4. Talk to the Right Person – Every store or service provider will give different authority to their employees to haggle, and you have to make sure you are talking to someone that has the authority to do what you are asking.
A salesperson or a bill collector may be willing to give a discount to make a sale or get your account into pay status, but if the employee you are speaking with can’t help you, you have to move up the chain of command and make your request there. Since your best chance to score a good deal may be to speak with a manager, the best time to come is going to be at off peak times when the store is not a busy.
5. Negotiate When You Buy Big or Buy in Multiples – If you are buying an expensive item like a car, then the seller expects you to haggle, but the same idea applies to jewelry, televisions, or computers. A shop owner, salesperson, or manager wants to move these big ticket items and will work with you on the price as much as they are allowed.
They also will work with buyers who are buying multiple items. This applies to small mom and pop shops, large retailers like Best Buy, or a local garage sale. They will work with buyers who are willing to buy several items.
6. Ask for a Price-Match – One of the best ways to haggle is to prove that a competitor has a lower price. As you know, some retailers have a formal policy that they will match their competitor’s prices. But when you’re dealing with a store that doesn’t have a formal match policy, it’s a little more work.
First, make sure you have printed proof of the lower price, whether this is from a sale ad or an online store. Then, ask if they can BEAT the price rather than match. Try to let them come up with their best offer and you react, rather than giving them the price up front. Their price may be better than what you would have asked!
7. Cash is King – Every store or service provider pays around 2% to 3% of the charge to the credit card processor when you pay with a credit or debit card. If you are dealing with an online seller who uses PayPal or other online processors, the fees can be even higher. Sellers hate these fees!

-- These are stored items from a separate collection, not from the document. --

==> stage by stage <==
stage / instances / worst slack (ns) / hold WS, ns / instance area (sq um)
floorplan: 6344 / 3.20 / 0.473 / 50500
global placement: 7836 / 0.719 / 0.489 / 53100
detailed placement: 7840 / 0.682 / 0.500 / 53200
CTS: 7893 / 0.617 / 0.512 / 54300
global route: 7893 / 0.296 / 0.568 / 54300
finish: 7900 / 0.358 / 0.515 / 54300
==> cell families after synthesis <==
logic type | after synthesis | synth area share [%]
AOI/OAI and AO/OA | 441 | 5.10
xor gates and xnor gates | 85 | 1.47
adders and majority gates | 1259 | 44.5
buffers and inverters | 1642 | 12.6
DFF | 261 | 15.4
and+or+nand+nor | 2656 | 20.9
File: src/rtl/sfd_pkg.sv
// shared types and constants for the stereo feedback delay
// no dependencies; used by sfd_rem, sfd_lane and stereo_feedback_delay
`timescale 1ns / 1ps

package sfd_pkg;

	localparam int SFD_STORE_DEPTH = 131072;
	localparam int SFD_SAMPLE_BITS = 24;
	localparam int DELAY_BITS      = 17;
	localparam int GAIN_BITS       = 16;
	localparam int ROUND_HALF      = 16384;
	localparam int OUT_DEPTH       = 8;
	localparam int APB_ADDR_BITS   = 4;
	localparam int APB_DATA_BITS   = 32;

	localparam logic [GAIN_BITS-1:0] GAIN_ONE = 16'h8000;

	typedef enum logic [1:0] {
		REG_DELAY,
		REG_FEEDBACK,
		REG_MIX
	} sfd_reg_t;

	typedef struct packed {
		logic                 bypass;
		logic                 hit;
		logic [GAIN_BITS-1:0] fb;
		logic [GAIN_BITS-1:0] mix;
	} sfd_ctl_t;

endpackage

File: src/rtl/sfd_rem.sv
// remainder of the delay length by the store depth, by reciprocal multiplication
// depends on sfd_pkg
`timescale 1ns / 1ps

module sfd_rem #(
	parameter int DEPTH = sfd_pkg::SFD_STORE_DEPTH
) (
	input  logic                              clk,
	input  logic                              arst_n,
	input  logic                              start,
	input  logic [sfd_pkg::DELAY_BITS-1:0]    dividend,
	output logic [$clog2(DEPTH)-1:0]          rem,
	output logic                              busy
);

	localparam int AW = $clog2(DEPTH);
	localparam int NB = sfd_pkg::DELAY_BITS;
	localparam int MW = NB + 1;
	localparam int KS = NB + AW;
	localparam longint unsigned RECIP = ((64'd1 << KS) + 64'(DEPTH) - 64'd1) / 64'(DEPTH);
	localparam logic [MW-1:0] RECIP_W = MW'(RECIP);
	localparam logic [NB-1:0] DEPTH_N = NB'(DEPTH);

	logic [1:0]       stage_q;
	logic [NB-1:0]    dvd_q;
	logic [NB+MW-1:0] prod_s1;
	logic [AW-1:0]    rem_q;
	logic [NB-1:0]    quo;
	logic [NB-1:0]    back;
	logic [NB-1:0]    diff;

	// quotient from the scaled product, then one constant multiply and subtract
	assign quo  = NB'(prod_s1 >> KS);
	assign back = quo * DEPTH_N;
	assign diff = dvd_q - back;

	always_ff @(posedge clk or negedge arst_n) begin
		if (!arst_n) begin
			stage_q <= '0;
			dvd_q   <= '0;
			prod_s1 <= '0;
			rem_q   <= '0;
		end else begin
			stage_q <= {stage_q[0], start};
			if (start) begin
				dvd_q <= dividend;
			end
			if (stage_q[0]) begin
				prod_s1 <= dvd_q * RECIP_W;
			end
			if (stage_q[1]) begin
				rem_q <= AW'(diff);
			end
		end
	end

	assign rem  = rem_q;
	assign busy = |stage_q;

endmodule

File: config.mk
export PLATFORM = sky130hd
export DESIGN_NAME = sfd_rem
export DESIGN_NICKNAME = d
export VERILOG_FILES = /design/src/rtl/sfd_pkg.sv /design/src/rtl/sfd_rem.sv
export SDC_FILE = /design/constraint.sdc
export NUM_CORES = 1
export LEC_CHECK = 0
export BUFFER_PORTS_ARGS = -buffer_cell sky130_fd_sc_hd__buf_4
export CORE_ASPECT_RATIO = 1.25
export CORE_MARGIN = 2
export CORE_UTILIZATION = 51
export DETAILED_ROUTE_END_ITERATION = 8
export PLACE_DENSITY_LB_ADDON = 0.15
export SLEW_MARGIN = 10
export SYNTH_ARGS = -nofsm -noshare
export SYNTH_HDL_FRONTEND = slang
export SYNTH_SLANG_ARGS = --single-unit
export TNS_END_PERCENT = 10
File: constraint.sdc
create_clock -name clk -period 1.3 [get_ports clk]
set_input_delay 0.39 -clock clk [delete_from_list [all_inputs] [get_ports clk]]
set_output_delay 0.39 -clock clk [all_outputs]
set_load 0.03 [all_outputs]
[After elaboration in Yosys (flattened, before gate mapping)]
Index checks and enable logic that the tools add are counted.
Storage, ports and cells
  bits in writable memories: 0
  word-level logic and storage cells: 4
  bits of input ports: 20
  bits in registers: 36
  memories kept: 0
  output and inout port bits: 18
  bits in latches: 0
  memory bits (read-only): 0
Cells by class
  add/sub/neg operators: 0
  shifts and indexed selects: 0
  order comparisons: 0
  muxes and demuxes: 0
  reduce and logical (&&, ||, !) cells: 1
  bitwise gates (word level): 0
  equal/unequal tests: 0
  $mul: 0
  div/mod/pow operators: 0
Operator list (count)
  2-bit OR reduction: 1

[Depth between registers and ports, before layout]
  depth in word-level cells: 1
  mapped depth: 3
  gate-level depth less buffers: 1

[Worst setup path before layout]
No wires, ideal clock.
  kind: flip-flop to output port
  start point: reg stage_q[1]
  end point: out busy
  path slack: -0.055 ns
  arrival time: 0.965 ns
  cell stages (with the launch flop): 4
  required time: 0.910 ns
  buffers on the path: 2
  cell sequence: dfrtp_1 -> buf_6 -> buf_12 -> or2_1
Between the ends
  cells in the longest elaborated chain, start to end: 1
RTL lines
  start: declaration: line sfd_rem.sv:24  | logic [1:0] stage_q;
  start signal: assignment: line sfd_rem.sv:44  | stage_q <= {stage_q[0], start};
  2-bit OR reduction: line sfd_rem.sv:58  | assign busy = |stage_q;
  end: declaration: line sfd_rem.sv:13  | output logic busy
Every way passes these cells.

[Final worst setup path]
Ends and elaborated chain as after synthesis.

==> impl_metrics.toml <==
[placed_design]
dpl_cell_area_um2 = 1690
dp_hpwl_um = 1510
gp_congestion = 0.658
placed_cells = 143
port_buffers = 37
preCtsSetupSlack_ns = 0.125

[clock_network]
cts.sinks = 36
cts-buffers-inserted = 5
clk_latency_ns = 0.34
cts_root_buffer = "clkbuf_4"
clockBufferDepth = 2
tritoncts = "yes"
cts.htree.levels = 2
clkSlewWorstSetupHoldPaths_ns = 0.11

[grt]
antenna_found_initial = 0
grt_max_degree = 37
grt_overflow = 0
grt_pass1_wl_um = 4060
grt_pass1_vias = 844
grt_use_total = 0.174

[setup_path]
r2r_cells = 3
crit_fanout = 2
max_stage_delay_ns = 0.39
end_kind = "output pin"
cp_slowest_cell = "dfrtp_1"
crit_path_start_kind = "register"
cp_data_arrival_time_ns = 1.10
crit_required_ns = 0.91
critPathKind = "reg2out"
cp_top_family = "flip-flops"
cp_cell_sequence = "or2_4 > buf_6"
r2r-end = "rem[1]"
r2r_setup_slack_ns = 0.07
cp_num_buf_inv = 1
reg2reg_from = "stage_q[1]"

[routing]
first_iter_violations = 6
drc_errors = 0
wl_per_cell_um = 15.3
first_pass_iters = 2
vias_per_cell = 4.95
vias = 758
ant_nets = 0
wl_um = 2340

[timing]
slew_viol_final = 0
fin_crit_ns = 1.49
timing.slew.headroom = 0.704
setup_viol = 1
timing.hold.ws_ns = 0.278
clock_skew_ns = 0.0123
max_freq_mhz = 672
fin_crit_sh = 1.15
hold_viol = 0
finalWorstSetupSlack_ns = -0.189
rsz0062_at_grt = "true"
worst_pin_slew_ns = 0.444
setup_tns_ns = -0.189

[final_layout]
multiInputGateArea_um2 = 463
seqCellArea_um2 = 901
postLayoutCoreUtil = 0.686
nNetsFinal = 138
final_area_um2 = 1840
area_delta_synth_final_pct = 29.1
num-fill-cells = 212
antenna_cells = 0
stdcell_count = 153
drive_gt1_frac = 0.689

[floorplan]
core_um2 = 2680
initial_core_util = 0.531
ios = 38
die_w_um = 51.3
rows = 21
die_height_um = 63.1
dieArea_um2 = 3230

[worst_hold_path]
hold_class = "in2reg"
min_to = "dvd_q[10]"
whs_path_depth = 2
hp-start = "dividend[10]"

[yosys]
synthesis.area_um2 = 1420
ys_seq_area_frac = 0.633
ys_ff_latch = 36
synth_cell_types = 6
synth_edf_count = 0
ys.flop_type = "dfrtp_1"
netlist_instances = 75
synth_common_cells = "dfrtp_1 (36), mux2_4 (19), mux2_2 (15)"
post_synth.cell_area_avg_um2 = 19.0
yosysMostFrequentCell = "dfrtp_1"
synth_top_area_share = 0.633
yosysTopAreaCell = "dfrtp_1"
synth_fp_nets = 95
synthTopCellsByArea = "dfrtp_1 (63%), mux2_4 (20%), mux2_2 (12%), buf_12 (2.8%), buf_6 (1.6%)"
synth_warnings = 0
async_flop_share = 1.00

[power]
powerDensity_nw_per_um2 = 1410
p_leak_nw = 0.892
vdd_drop_max_uv = 1080
power_mw = 2.59

[run_status]
outcome = "complete, but fails checks"
violations = "negative setup slack"

[run]
maxCapViolCount = 0
[flip-flops by register name, summed over array words and instances (netlist names)]
name and cells:
dvd_q 17, rem 17, stage_q 2
[layout make-up]
type,count,share of cell area
sequential,36,0.490
tap,34,0.0231
clock inverter,2,0.00545
timing repair buffer,40,0.201
multi-input combinational,35,0.252
clock buffer,6,0.0279
[placed cells by master, fill, tap and decap left out, drive strengths merged]
cell / netlist / layout
mux2: 34 / 34
or2: 1 / 1
dfrtp: 36 / 36
clkbuf: 0 / 6
buf: 4 / 39
clkinv: 0 / 2
dlygate4sd3: 0 / 1
[power breakdown]
part	internal [mW]	switching [mW]	leakage, nW
registers	1.25	0.0875	0.421
logic	0.347	0.284	0.433
clock network	0.257	0.357	0.0380
[worst max-delay path by stage]
stage / start / endpoint / cells past startpoint
2_1_floorplan: stage_q[1] / busy / 3
5_1_grt: stage_q[1] / busy / 2
4_1_cts: stage_q[1] / busy / 2
6_report: stage_q[1] / busy / 2
3_3_place_gp: start / dvd_q[1] / 2
3_5_place_dp: start / dvd_q[4] / 2
[per-layer routing]
metal	vias to the layer above	wire (µm)	GRT usage
met5	-	0	0
met4	0	41	0.0691
li1	346	-	-
met1	381	982	0.229
met3	6	140	0.0640
met2	25	1170	0.261
[cell families after synthesis]
logic type / count (synthesis) / synth area share
flip-flops: 36 / 0.633
buffers and inverters: 4 / 0.0439
AND/OR/NAND/NOR: 1 / 0.00440
multiplexers: 34 / 0.319
[timing repair]
action / in CTS / in global routing
resized for setup: 15 / 3
setup buffers: 1 / 0
hold endpoints to repair: 36 / 0
pin swaps: 1 / 0
hold buffers: 1 / 0
setup endpoints to repair: 15 / 18
Note: power is estimated with default switching activity, not from simulation.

After you have already made the best deal or in an effort to get the seller negotiating again, you will get their attention if you offer to pay cash. Cash means cash, not a check! Sellers will knock off the price to know that they won’t have to deal with a credit card chargeback or bounced check.
8. Threaten to Walk Away – If you aren’t able to get the price you want, be prepared to walk away. The more time that the associate has spent with you, the more invested they will be and the more likely they will be to try to salvage the deal when they see you start to walk away.
Of course, you have to be actually prepared to walk away and not make the deal at that store at that time!
In that case, I recommend leaving behind your contact information and let them know you’d love to hear from them if they have a sale or are able to go lower and that you’d be happy to come back if you haven’t already purchased somewhere else. Often, that will help them find a way to sweeten the deal!
Now that you know how to get the best price, try it out! Be sure to let us know what GREAT deals you get!